In earlier years not every PKK target was military, but since 1995 it has been signed up to the Geneva Convention. This is not to claim that the convention is always and everywhere followed to the letter, but recent attempts to blame the PKK for attacks on civilians have been shown to be the work of the Turkish military or of a breakaway group that does not accept the PKK leadership. The legal position underlying the Belgian court ruling is actually a limited international acceptance of the right of resistance, which was developed in response to the fight against fascism and colonialism.

It limits recognition of that right to warlike situations and the PKK’s lawyers had to demonstrate not only that it was capable of abiding by the rules of war, but that it has the potential to engage in serious conflict. Logically, it makes no sense to restrict rights in this way, though in the PKK’s case it makes little difference.

The misuse of the terrorist label to delegitimise political opponents has become a source of growing concern, with climate activists (“domestic terrorists”) among its most recent victims.

This has been facilitated by an extraordinarily broad definition of what constitutes terrorism. Although the word first came into use to describe government action designed to terrorise the population into submission under Robespierre’s Reign of Terror, most legal definitions today assign the term to acts against the governing authorities rather than by them.

And although terrorism is presented as our number one enemy and a threat to civilisation, the UK’s legal definition of what constitutes a terrorist act includes serious damage to property or web disruption in support of an ideological cause.

In fact, it is not necessary even to carry out such damage. Merely collecting information on how to do so is enough to get someone convicted. The defining feature is not terror, which has become incidental, but oppositional ideology.

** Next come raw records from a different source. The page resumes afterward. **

## src/rtl/booth_controller.sv

```systemverilog
// Moore control FSM for a 4-iteration Booth multiplier datapath.
// Issues load/clear, add/subtract and shift strobes; iteration count comes from the external shift counter.
module booth_controller (
  input  logic       clk,
  input  logic       rst_n,
  input  logic       start,
  input  logic       q0,
  input  logic       qm1,
  input  logic       seen4,
  output logic       ready,
  output logic       busy,
  output logic       done,
  output logic       ld_m,
  output logic       ld_q,
  output logic       clr_a,
  output logic       clr_qm1,
  output logic       ld_a,
  output logic       sub,
  output logic       shift,
  output logic       clrc,
  output logic       count_up,
  output logic [2:0] o_dbg_state
);

  typedef enum logic [2:0] {
    ST_IDLE  = 3'd0,
    ST_INIT  = 3'd1,
    ST_CHECK = 3'd2,
    ST_ADD   = 3'd3,
    ST_SUB   = 3'd4,
    ST_SHIFT = 3'd5,
    ST_DONE  = 3'd6
  } state_t;

  state_t r_state;
  state_t w_next;

  always_ff @(posedge clk or negedge rst_n) begin
    if (!rst_n) r_state <= ST_IDLE;
    else        r_state <= w_next;
  end

  // Next state and Moore output decode; unused encoding 3'd7 falls back to IDLE.
  always_comb begin
    w_next   = ST_IDLE;
    ready    = 1'b0;
    busy     = 1'b0;
    done     = 1'b0;
    ld_m     = 1'b0;
    ld_q     = 1'b0;
    clr_a    = 1'b0;
    clr_qm1  = 1'b0;
    ld_a     = 1'b0;
    sub      = 1'b0;
    shift    = 1'b0;
    clrc     = 1'b0;
    count_up = 1'b0;
    case (r_state)
      ST_IDLE: begin
        ready  = 1'b1;
        w_next = start ? ST_INIT : ST_IDLE;
      end
      ST_INIT: begin
        busy    = 1'b1;
        ld_m    = 1'b1;
        ld_q    = 1'b1;
        clr_a   = 1'b1;
        clr_qm1 = 1'b1;
        clrc    = 1'b1;
        w_next  = ST_CHECK;
      end
      ST_CHECK: begin
        busy = 1'b1;
        if (seen4)                   w_next = ST_DONE;
        else if ({q0, qm1} == 2'b10) w_next = ST_SUB;
        else if ({q0, qm1} == 2'b01) w_next = ST_ADD;
        else                         w_next = ST_SHIFT;
      end
      ST_ADD: begin
        busy   = 1'b1;
        ld_a   = 1'b1;
        w_next = ST_SHIFT;
      end
      ST_SUB: begin
        busy   = 1'b1;
        ld_a   = 1'b1;
        sub    = 1'b1;
        w_next = ST_SHIFT;
      end
      ST_SHIFT: begin
        busy     = 1'b1;
        shift    = 1'b1;
        count_up = 1'b1;
        w_next   = ST_CHECK;
      end
      ST_DONE: begin
        done   = 1'b1;
        w_next = ST_IDLE;
      end
      default: w_next = ST_IDLE;
    endcase
  end

  assign o_dbg_state = r_state;

endmodule

```
## src/rtl/serial_adder_ctrl.sv

```systemverilog
// Bit-serial adder controller: one shared full-adder cell (two half adders
// plus an OR) adds two WIDTH-bit operands LSB first, one bit per clock.
// Start/done handshake; sum/cout are written only when the last bit is done.

module HalfAdder (
  input  logic x,
  input  logic y,
  output logic s,
  output logic c
);

  assign s = x ^ y;
  assign c = x & y;

endmodule

module serial_adder_ctrl #(
  parameter int unsigned WIDTH = 8
) (
  input  logic             clk,
  input  logic             reset,
  input  logic             start,
  input  logic [WIDTH-1:0] a,
  input  logic [WIDTH-1:0] b,
  input  logic             cin,
  output logic             busy,
  output logic             done,
  output logic [WIDTH-1:0] sum,
  output logic             cout
);

  localparam int unsigned CW = (WIDTH > 1) ? $clog2(WIDTH) : 1;
  localparam logic [CW-1:0] LAST = CW'(WIDTH - 1);

  typedef enum logic [1:0] {
    IDLE = 2'd0,
    ADD  = 2'd1,
    DONE = 2'd2
  } state_t;

  state_t state, state_n;

  logic [WIDTH-1:0] ra, rb, rs, rs_n;
  logic             c;
  logic [CW-1:0]    cnt;

  logic ha0_s, ha0_c, fa_sum, ha1_c, fa_cy;
  logic last;

  // Shared 1-bit full adder cell.
  HalfAdder u_ha0 (.x(ra[0]), .y(rb[0]), .s(ha0_s), .c(ha0_c));
  HalfAdder u_ha1 (.x(ha0_s), .y(c),     .s(fa_sum), .c(ha1_c));
  assign fa_cy = ha0_c | ha1_c;

  assign last = (cnt == LAST);
  assign rs_n = {fa_sum, rs[WIDTH-1:1]};

  // State register.
  always_ff @(posedge clk or posedge reset) begin
    if (reset) state <= IDLE;
    else       state <= state_n;
  end

  // Next-state decode.
  always_comb begin
    state_n = state;
    case (state)
      IDLE:    if (start) state_n = ADD;
      ADD:     if (last)  state_n = DONE;
      DONE:    state_n = IDLE;
      default: state_n = IDLE;
    endcase
  end

  // Datapath: operand capture, bit-serial shift/add, final result write.
  always_ff @(posedge clk or posedge reset) begin
    if (reset) begin
      ra   <= '0;
      rb   <= '0;
      rs   <= '0;
      c    <= 1'b0;
      cnt  <= '0;
      sum  <= '0;
      cout <= 1'b0;
    end else begin
      case (state)
        IDLE: begin
          if (start) begin
            ra  <= a;
            rb  <= b;
            c   <= cin;
            cnt <= '0;
          end
        end
        ADD: begin
          ra <= ra >> 1;
          rb <= rb >> 1;
          rs <= rs_n;
          c  <= fa_cy;
          // Counter returns to 0 on the last bit so it never exceeds WIDTH-1.
          if (last) begin
            cnt  <= '0;
            sum  <= rs_n;
            cout <= fa_cy;
          end else begin
            cnt <= cnt + 1'b1;
          end
        end
        default: ;
      endcase
    end
  end

  // Status outputs decoded from state.
  always_comb begin
    busy = (state == ADD);
    done = (state == DONE);
  end

endmodule

```
**config.mk**
```make
export PLATFORM = sky130hd
export DESIGN_NAME = hc02_tester
export DESIGN_NICKNAME = d
export VERILOG_FILES = /design/src/rtl/hc02_tester_pkg.sv /design/src/rtl/hc02_tester_sync_nff.sv /design/src/rtl/hc02_tester.sv
export SDC_FILE = /design/constraint.sdc
export NUM_CORES = 1
export LEC_CHECK = 0
export ABC_AREA = 1
export BUFFER_PORTS_ARGS = -buffer_cell sky130_fd_sc_hd__buf_2
export CORE_ASPECT_RATIO = 1.25
export CORE_MARGIN = 3
export CORE_UTILIZATION = 27
export CTS_CLUSTER_DIAMETER = 80
export DETAILED_ROUTE_END_ITERATION = 8
export SKIP_CTS_REPAIR_TIMING = 1
export SLEW_MARGIN = 0
export SYNTH_ARGS = -nofsm -noshare
export SYNTH_HDL_FRONTEND = slang
export SYNTH_SLANG_ARGS = --single-unit
```
**constraint.sdc**
```tcl
create_clock -name clk -period 1.3 [get_ports clk]
set_input_delay 0.065 -clock clk [delete_from_list [all_inputs] [get_ports clk]]
set_output_delay 0.065 -clock clk [all_outputs]
set_load 0.05 [all_outputs]
```
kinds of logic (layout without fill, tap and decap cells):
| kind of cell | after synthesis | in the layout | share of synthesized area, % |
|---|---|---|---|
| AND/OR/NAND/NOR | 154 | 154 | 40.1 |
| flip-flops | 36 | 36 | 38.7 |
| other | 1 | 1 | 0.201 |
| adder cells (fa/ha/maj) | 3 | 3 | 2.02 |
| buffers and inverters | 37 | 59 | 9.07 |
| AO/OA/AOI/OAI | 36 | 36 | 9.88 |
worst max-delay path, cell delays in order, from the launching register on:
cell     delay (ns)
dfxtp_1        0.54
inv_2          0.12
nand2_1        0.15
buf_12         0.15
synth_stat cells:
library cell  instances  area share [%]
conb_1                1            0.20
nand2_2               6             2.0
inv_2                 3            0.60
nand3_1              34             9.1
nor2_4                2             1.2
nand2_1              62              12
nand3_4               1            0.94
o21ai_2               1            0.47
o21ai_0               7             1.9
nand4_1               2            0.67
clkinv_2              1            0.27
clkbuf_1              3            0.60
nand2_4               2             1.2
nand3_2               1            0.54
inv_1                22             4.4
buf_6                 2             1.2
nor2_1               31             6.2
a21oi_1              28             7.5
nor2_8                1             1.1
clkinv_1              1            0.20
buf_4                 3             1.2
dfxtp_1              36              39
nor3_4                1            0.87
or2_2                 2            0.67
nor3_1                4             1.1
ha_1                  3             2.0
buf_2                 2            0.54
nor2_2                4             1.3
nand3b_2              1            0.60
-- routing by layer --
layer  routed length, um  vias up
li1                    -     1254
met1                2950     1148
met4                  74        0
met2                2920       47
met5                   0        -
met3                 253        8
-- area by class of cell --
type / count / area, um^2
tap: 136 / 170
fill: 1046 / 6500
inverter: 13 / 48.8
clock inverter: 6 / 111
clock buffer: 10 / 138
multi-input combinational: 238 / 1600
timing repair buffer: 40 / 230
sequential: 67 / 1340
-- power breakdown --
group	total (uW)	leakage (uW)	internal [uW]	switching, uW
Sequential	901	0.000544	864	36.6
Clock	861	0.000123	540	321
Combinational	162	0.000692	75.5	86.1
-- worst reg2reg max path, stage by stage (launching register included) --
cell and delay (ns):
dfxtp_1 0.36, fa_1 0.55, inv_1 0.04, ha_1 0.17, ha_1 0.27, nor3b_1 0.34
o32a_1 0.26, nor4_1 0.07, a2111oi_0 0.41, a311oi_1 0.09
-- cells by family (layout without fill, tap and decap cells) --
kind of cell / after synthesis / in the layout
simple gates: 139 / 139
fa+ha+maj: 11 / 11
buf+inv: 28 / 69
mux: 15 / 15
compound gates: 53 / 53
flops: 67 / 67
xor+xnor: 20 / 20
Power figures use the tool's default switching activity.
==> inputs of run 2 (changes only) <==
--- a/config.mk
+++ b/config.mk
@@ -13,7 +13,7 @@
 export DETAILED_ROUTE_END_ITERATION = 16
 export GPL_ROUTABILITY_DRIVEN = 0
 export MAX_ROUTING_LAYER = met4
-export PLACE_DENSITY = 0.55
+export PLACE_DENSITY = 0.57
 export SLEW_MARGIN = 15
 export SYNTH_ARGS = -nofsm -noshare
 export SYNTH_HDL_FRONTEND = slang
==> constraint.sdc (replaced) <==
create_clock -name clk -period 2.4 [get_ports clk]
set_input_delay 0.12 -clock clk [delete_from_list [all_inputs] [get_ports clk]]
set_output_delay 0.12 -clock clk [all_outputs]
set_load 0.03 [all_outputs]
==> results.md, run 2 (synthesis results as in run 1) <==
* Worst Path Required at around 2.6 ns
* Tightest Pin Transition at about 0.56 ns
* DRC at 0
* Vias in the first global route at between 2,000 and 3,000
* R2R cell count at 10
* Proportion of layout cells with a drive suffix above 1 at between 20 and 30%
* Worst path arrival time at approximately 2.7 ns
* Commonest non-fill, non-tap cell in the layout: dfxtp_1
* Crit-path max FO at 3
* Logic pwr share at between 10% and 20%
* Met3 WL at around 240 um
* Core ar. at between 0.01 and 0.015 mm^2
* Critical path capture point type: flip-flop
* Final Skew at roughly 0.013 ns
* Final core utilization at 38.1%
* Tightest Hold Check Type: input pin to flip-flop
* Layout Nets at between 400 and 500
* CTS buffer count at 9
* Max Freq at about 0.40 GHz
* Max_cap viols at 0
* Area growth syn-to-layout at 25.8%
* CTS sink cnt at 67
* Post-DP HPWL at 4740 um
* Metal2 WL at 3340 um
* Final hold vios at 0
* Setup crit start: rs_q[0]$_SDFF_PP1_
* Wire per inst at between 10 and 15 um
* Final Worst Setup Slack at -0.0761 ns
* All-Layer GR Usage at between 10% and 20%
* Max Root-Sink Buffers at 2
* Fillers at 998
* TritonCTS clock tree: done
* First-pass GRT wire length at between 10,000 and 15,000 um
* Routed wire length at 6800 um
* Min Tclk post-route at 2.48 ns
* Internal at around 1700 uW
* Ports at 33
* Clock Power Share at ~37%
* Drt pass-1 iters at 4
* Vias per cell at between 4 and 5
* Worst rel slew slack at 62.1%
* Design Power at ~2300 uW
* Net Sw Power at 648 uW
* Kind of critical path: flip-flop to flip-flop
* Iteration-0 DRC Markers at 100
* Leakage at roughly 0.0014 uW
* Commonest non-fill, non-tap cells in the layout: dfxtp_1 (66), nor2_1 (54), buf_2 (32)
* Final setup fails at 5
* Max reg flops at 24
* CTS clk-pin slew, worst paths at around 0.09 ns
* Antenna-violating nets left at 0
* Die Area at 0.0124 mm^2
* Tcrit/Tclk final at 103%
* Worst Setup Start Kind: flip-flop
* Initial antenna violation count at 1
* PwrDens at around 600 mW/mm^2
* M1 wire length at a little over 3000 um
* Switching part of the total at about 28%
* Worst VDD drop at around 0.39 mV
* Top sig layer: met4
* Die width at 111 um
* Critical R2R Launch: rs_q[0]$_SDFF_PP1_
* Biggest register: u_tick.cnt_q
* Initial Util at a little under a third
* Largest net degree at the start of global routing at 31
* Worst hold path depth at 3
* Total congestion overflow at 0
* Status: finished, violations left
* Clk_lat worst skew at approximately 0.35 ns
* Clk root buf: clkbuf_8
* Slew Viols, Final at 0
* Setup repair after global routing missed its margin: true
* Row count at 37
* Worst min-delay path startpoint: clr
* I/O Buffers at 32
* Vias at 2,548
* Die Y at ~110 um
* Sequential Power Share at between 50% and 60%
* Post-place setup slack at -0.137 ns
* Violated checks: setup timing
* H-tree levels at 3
`config.mk`:
```
export PLATFORM = sky130hd
export DESIGN_NAME = muldiv_ctrl
export DESIGN_NICKNAME = d
export VERILOG_FILES = /design/src/rtl/muldiv_ctrl.sv
export SDC_FILE = /design/constraint.sdc
export NUM_CORES = 1
export LEC_CHECK = 0
export BUFFER_PORTS_ARGS = -buffer_cell sky130_fd_sc_hd__buf_2
export CAP_MARGIN = 20
export CORE_AREA = 2 2 132 134
export CTS_BUF_LIST = sky130_fd_sc_hd__clkbuf_8
export CTS_CLUSTER_SIZE = 40
export DETAILED_ROUTE_END_ITERATION = 6
export DIE_AREA = 0 0 134 136
export PLACE_DENSITY = 0.71
export SLEW_MARGIN = 25
export SYNTH_ARGS = -nofsm -noshare
export SYNTH_HDL_FRONTEND = slang
export SYNTH_SLANG_ARGS = --single-unit
```
`constraint.sdc`:
```
create_clock -name clk -period 2.92 [get_ports clk]
set_input_delay 0.584 -clock clk [delete_from_list [all_inputs] [get_ports clk]]
set_output_delay 0.584 -clock clk [all_outputs]
set_load 0.01 [all_outputs]
```
File: config.mk
export PLATFORM = sky130hd
export DESIGN_NAME = bnn_output_layer
export DESIGN_NICKNAME = d
export VERILOG_FILES = /design/src/rtl/bnn_pkg.sv /design/src/rtl/bnn_xnor_popcount.sv /design/src/rtl/bnn_output_layer.sv
export SDC_FILE = /design/constraint.sdc
export NUM_CORES = 1
export LEC_CHECK = 0
export ABC_AREA = 1
export BUFFER_PORTS_ARGS = -buffer_cell sky130_fd_sc_hd__buf_4
export CORE_MARGIN = 4
export CORE_UTILIZATION = 50
export DETAILED_ROUTE_END_ITERATION = 16
export PLACE_DENSITY = 0.75
export SKIP_LAST_GASP = 1
export SYNTH_ARGS = -nofsm -noshare
export SYNTH_HDL_FRONTEND = slang
export SYNTH_SLANG_ARGS = --single-unit
export TNS_END_PERCENT = 50
File: constraint.sdc
create_clock -name clk -period 7.1 [get_ports clk]
set_input_delay 0 -clock clk [delete_from_list [all_inputs] [get_ports clk]]
set_output_delay 0 -clock clk [all_outputs]
set_load 0.03 [all_outputs]
File: src/rtl/bnn_pkg.sv
// Shared types and helpers for the binary output layer.
// Latency: n/a (declarations only).
// Backpressure: n/a.
package bnn_pkg;

  // Controller states: gather bits, score once, then hold the result for downstream.
  typedef enum logic [1:0] {
    IDLE    = 2'd0,
    COLLECT = 2'd1,
    EVAL    = 2'd2,
    HOLD    = 2'd3
  } bnn_state_t;

  // Default vector width, and the matching reset threshold (half the bits agree).
  localparam int BNN_N_IN_DEF   = 8;
  localparam int BNN_THRESH_DEF = BNN_N_IN_DEF / 2;

  // Width needed to hold a count from 0 to n inclusive.
  function automatic int bnn_cw(input int n);
    return $clog2(n + 1);
  endfunction

endpackage

File: src/rtl/bnn_xnor_popcount.sv
// XNOR of activation and weight vectors, followed by a popcount of agreeing bits.
// Latency: purely combinational.
// Backpressure: none; output follows inputs.
module bnn_xnor_popcount #(
  parameter int N_IN = 8,
  parameter int CW   = 4
) (
  input  logic [N_IN-1:0] i_act,
  input  logic [N_IN-1:0] i_wt,
  output logic [CW-1:0]   o_score
);

  logic [N_IN-1:0] w_match;

  assign w_match = ~(i_act ^ i_wt);

  // Count positions where activation and weight agree.
  always_comb begin
    o_score = '0;
    for (int i = 0; i < N_IN; i++) begin
      o_score = o_score + CW'(w_match[i]);
    end
  end

endmodule

File: src/rtl/bnn_output_layer.sv
// Serial-to-parallel activation collector plus XNOR-popcount threshold classifier.
// Latency: 2 cycles from last accepted bit to out_valid; N_IN+2 cycles min per vector.
// Backpressure: result held until out_ready; in_ready low while evaluating/holding.
// Optional feature: define BNN_SCORE_OUT_EN to expose the registered score on out_score.
module bnn_output_layer
  import bnn_pkg::*;
#(
  parameter  int N_IN   = BNN_N_IN_DEF,
  parameter  int THRESH = N_IN / 2,
  localparam int CW     = bnn_cw(N_IN)
) (
  input  logic            clk,
  input  logic            rst,
  input  logic            in_valid,
  input  logic            in_bit,
  output logic            in_ready,
  input  logic            wt_load,
  input  logic [N_IN-1:0] wt_data,
  input  logic            thr_load,
  input  logic [CW-1:0]   thr_data,
  output logic            out_valid,
  input  logic            out_ready,
  output logic            out_class,
`ifdef BNN_SCORE_OUT_EN
  output logic [CW-1:0]   out_score,
`endif
  output logic            busy
);

  bnn_state_t      r_state;
  bnn_state_t      w_next;
  logic [CW-1:0]   r_cnt;
  logic [N_IN-1:0] r_act;
  logic [N_IN-1:0] r_wt;
  logic [CW-1:0]   r_thr;
  logic            r_class;
  logic [CW-1:0]   w_score;
  logic            w_in_ready;
  logic            w_out_valid;
  logic            w_accept;
  logic            w_release;

`ifdef BNN_SCORE_OUT_EN
  logic [CW-1:0]   r_score;
`endif

  bnn_xnor_popcount #(
    .N_IN (N_IN),
    .CW   (CW)
  ) u_popcount (
    .i_act   (r_act),
    .i_wt    (r_wt),
    .o_score (w_score)
  );

  assign w_accept  = in_valid & w_in_ready;
  assign w_release = w_out_valid & out_ready;

  // State register.
  always_ff @(posedge clk) begin
    if (rst) begin
      r_state <= IDLE;
    end else begin
      r_state <= w_next;
    end
  end

  // Next-state and handshake decode; handshake outputs depend on state only.
  always_comb begin
    w_next      = r_state;
    w_in_ready  = 1'b0;
    w_out_valid = 1'b0;
    case (r_state)
      IDLE: begin
        w_in_ready = 1'b1;
        if (in_valid) w_next = COLLECT;
      end
      COLLECT: begin
        w_in_ready = 1'b1;
        if (in_valid && (r_cnt == CW'(N_IN - 1))) w_next = EVAL;
      end
      EVAL: begin
        w_next = HOLD;
      end
      HOLD: begin
        w_out_valid = 1'b1;
        if (out_ready) w_next = IDLE;
      end
      default: begin
        w_next = IDLE;
      end
    endcase
  end

  // Shift accepted bits into their arrival slot; wipe the vector once the result is taken.
  always_ff @(posedge clk) begin
    if (rst || w_release) begin
      r_cnt <= '0;
      r_act <= '0;
    end else if (w_accept) begin
      r_cnt <= r_cnt + 1'b1;
      for (int i = 0; i < N_IN; i++) begin
        if (r_cnt == CW'(i)) r_act[i] <= in_bit;
      end
    end
  end

  // Programmable weight and threshold; loads are accepted in any state.
  always_ff @(posedge clk) begin
    if (rst) begin
      r_wt  <= '1;
      r_thr <= CW'(THRESH);
    end else begin
      if (wt_load)  r_wt  <= wt_data;
      if (thr_load) r_thr <= thr_data;
    end
  end

  // Capture the classification in the single EVAL cycle so it stays frozen through HOLD.
  always_ff @(posedge clk) begin
    if (rst) begin
      r_class <= 1'b0;
    end else if (r_state == EVAL) begin
      r_class <= (w_score >= r_thr);
    end
  end

`ifdef BNN_SCORE_OUT_EN
  // Registered score alongside the class bit.
  always_ff @(posedge clk) begin
    if (rst) begin
      r_score <= '0;
    end else if (r_state == EVAL) begin
      r_score <= w_score;
    end
  end

  assign out_score = r_score;
`endif

  assign in_ready  = w_in_ready;
  assign out_valid = w_out_valid;
  assign out_class = r_class;
  assign busy      = (r_state != IDLE);

endmodule

==> results_dict.tcl <==
set metrics [dict create \
    die_area_mm2 0.00409 \
    syn_area_mm2 0.00156 \
    nNetsFinal 297 \
    vias_per_cell 4.64 \
    via_count 1397 \
    cts_buffer_depth 2 \
    grt_usage 0.175 \
    muxShareOfSynthArea 0 \
    ioPinCount 23 \
    tns_ns 0 \
    leakage_nw 0.973 \
    crit_type "flip-flop to flip-flop" \
    max_freq_ghz 0.282 \
    tightest_slew_ns 0.825 \
    status "finished, final reports clean" \
    final.setup_skew_ns 0.00292 \
    yosys.area_share.simple 0.249 \
    die_y_um 63.9 \
    syn_nets 246 \
    root_buffer "clkbuf_4" \
    grt_overflow 0 \
    insertion_delay_ns 0.32 \
    finalHoldViolCount 0 \
    drc_errors 0 \
    whs_path_depth 3 \
    vdd_drop_max_mv 0.104 \
    syn_to_final_growth_pct 32.3 \
    dp_hpwl_um 2260 \
    synth-compound-area-share 0.0912 \
    power.density_mw_per_mm2 257 \
    cts_buffers 3 \
    maxSlewViolCount 0 \
    r2r_cells 15 \
    portBuffers 22 \
    synth_top_family_by_area "simple AND/OR/NAND/NOR gates" \
    synth-async-reset-ratio 0 \
    arrival_ns 3.81 \
    path_max_fanout 2 \
    synthCells 207 \
    synth_common_cells "47 x nand2_1, 31 x inv_1, 27 x dfxtp_1" \
    wirelength_um 3310 \
    min_period_over_period 0.499 \
    fin_crit_ns 3.54 \
    synth-edff-count 0 \
    timing.critical_path.required_ns 7.37 \
    dr.pass1.iters 4 \
    drtAntennaViolNets 0 \
    yosysMostFrequentCell "nand2_1" \
    gp_congestion 0.843 \
    ys_seq_area_frac 0.346 \
    synth_xor_area_frac 0.0504 \
    die_width_um 63.9 \
    synth.ff_latch_count 27 \
    drive_gt1_frac 0.121 \
    synth_top_area_share 0.346 \
    synthDistinctLibCells 20 \
    cap_viol_max_count 0 \
    antenna_cells 0 \
    ys.flop_type "dfxtp_1" \
    clk_pin_slew_worst_paths_ns 0.15 \
    syn_area_per_cell_um2 7.56 \
    synth_fa_ha_area_frac 0.179 \
    slew_headroom 0.450 \
    synth_area_leaders "dfxtp_1 35%, ha_1 13%, nand2_1 11%" \
    yosysWarnings 0 \
    end_kind "flip-flop" \
    cts_tree "yes" \
    drt_iter0_drc 60 \
    start_kind "flip-flop" \
    rows 20 \
    start_util 0.517 \
    hold_path_class "input port to flip-flop" \
    antenna_found_initial 0 \
    synth_top_cell_by_area "dfxtp_1" \
    grt_pass1_wl_um 5720 \
    coreArea_mm2 0.00303 \
    grt_pass1_vias 1381 \
    rsz0062_at_grt "no" \
    wl_per_cell_um 11.0 \
    setup_viol 0 \
    grt_max_degree 16 \
    power.total_uw 533 \
    htree_levels 1 \
    cts_num_sinks 27 \
]
[critical path, cell delays in order (launching register included)]
cell and delay [ns]:
dfxtp_1 0.35, xnor2_1 0.19, ha_1 0.25, inv_1 0.07, fa_1 0.44, fa_1 0.51, fa_1 0.47, fa_1 0.39
xnor2_1 0.14, ha_1 0.30, nand2_1 0.06, inv_1 0.05, nand2_1 0.04, nand3_1 0.06, nand2_1 0.05, a21oi_1 0.12
[timing repair]
action,CTS,global route
resized for setup,0,0
endpoints found under the hold margin,13,0
setup buffers,0,0
hold buffers,27,0
[layer usage]
metal	vias up	wire, um	GRT usage
li1	749	-	-
met1	621	1400	0.204
met2	21	1750	0.328
met3	6	100	0.0281
met4	0	55	0.0431
met5	-	0	0
[per-stage QoR]
stage               hold WS [ns]  cells  area [um^2]  utilization  setup WS, ns
global route              0.0314    301         2070        0.683          3.28
floorplan                 0.0691    207         1560            -          3.73
detailed placement         0.195    270         1770        0.585          3.58
finish                    0.0183    301         2070        0.683          3.56
global placement           0.189    270         1770        0.585          3.66
CTS                       0.0244    301         2070        0.683          3.55
[layout make-up]
type	count	area, um^2
Clock inverter	1	5.00
Inverter	32	120
Clock buffer	3	22.5
Fill cell	250	958
Multi-Input combinational cell	145	891
Timing Repair Buffer	49	435
Sequential cell	27	541
Tap cell	44	55.1
[layout by cell type, fill, tap and decap left out]
master / instances
o21ai_0: 7
xnor2_1: 3
clkinv_2: 1
o21ai_4: 1
a21oi_1: 14
nor2_1: 21
fa_1: 4
nor3_1: 7
a21oi_4: 1
xor2_1: 6
ha_1: 16
buf_4: 22
dlygate4sd3_1: 27
nor2_4: 2
nand3_1: 14
inv_1: 31
nand2_1: 47
nand4_1: 1
inv_2: 1
dfxtp_1: 27
clkbuf_4: 3
o21ai_1: 1
[worst paths after layout]
check / start / to / slack, ns
worst max-delay path: r_act[0] / out_class / 3.56
worst min-delay path: in_valid / r_cnt[1] / 0.02
worst max register to register: r_act[0] / out_class / 3.56
worst min register to register: r_cnt[3] / r_cnt[3] / 0.47
[where the power goes]
part           total (mW)  switching, mW  internal, mW
clock network      0.0674         0.0463        0.0211
registers           0.186         0.0152         0.171
logic               0.279          0.160         0.120
[kinds of logic (layout without fill, tap and decap cells)]
family                   after synthesis  in the layout
XOR/XNOR                               9              9
adder cells (fa/ha/maj)               20             20
AO/OA/AOI/OAI                         24             24
AND/OR/NAND/NOR                       92             92
buffers and inverters                 35             85
flip-flops                            27             27
[state kept, by name, indices dropped and copies added, names as in the netlist]
signal and count:
r_state 2, r_act 8, r_wt 8, r_thr 4, r_cnt 4, out_class 1
Note: power is estimated with default switching activity, not from simulation.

Support for the Kurdish movement is doubly politically dangerous for the powers that be. It questions their tactical support for the increasingly fascist Turkish government – which is courted as a strategic and powerful Nato member, as a major trading partner and arms buyer, and as the guard that keeps migrants out of Fortress Europe – and it projects an alternative to capitalism.

Even when that support is shown towards the Kurds in Syria, and not the officially beyond-the-pale PKK, the terrorist label still hovers in the air.

The Syrian Kurds may be recognised for their role in the fight against Daesh and they may have fought side by side with US and “coalition”, troops but politically they also follow Ocalan’s philosophy.

Last year it was made illegal for UK citizens to visit or remain in north-east Syria at all without a ‘‘legitimate reason’’, with the threat that those whose reasons are not deemed legitimate could face up to 10 years in prison. The charging of Dan Newey’s father takes this persecution to a further level.

The Kurdish case demonstrates how a politically motivated designation as “terrorists” can be used to attempt to delegitimise a political movement, undercutting and criminalising its support. Removing the PKK from the terrorist list is a central demand of those who support resistance to Kurdish oppression and freedom to pursue a radical democratic future, and who hope to see peace in the Middle East. This delisting must be part of a wider understanding and reassessment of what constitutes terrorism, and of the significance of the right of resistance.

Paul and Sam Newey will appear at a further pretrial hearing at the Old Bailey on May Day, and expect to go to trial in Birmingham on June 8, together with Daniel Burke, a former soldier who has himself fought in the YPG and has been accused on similar charges.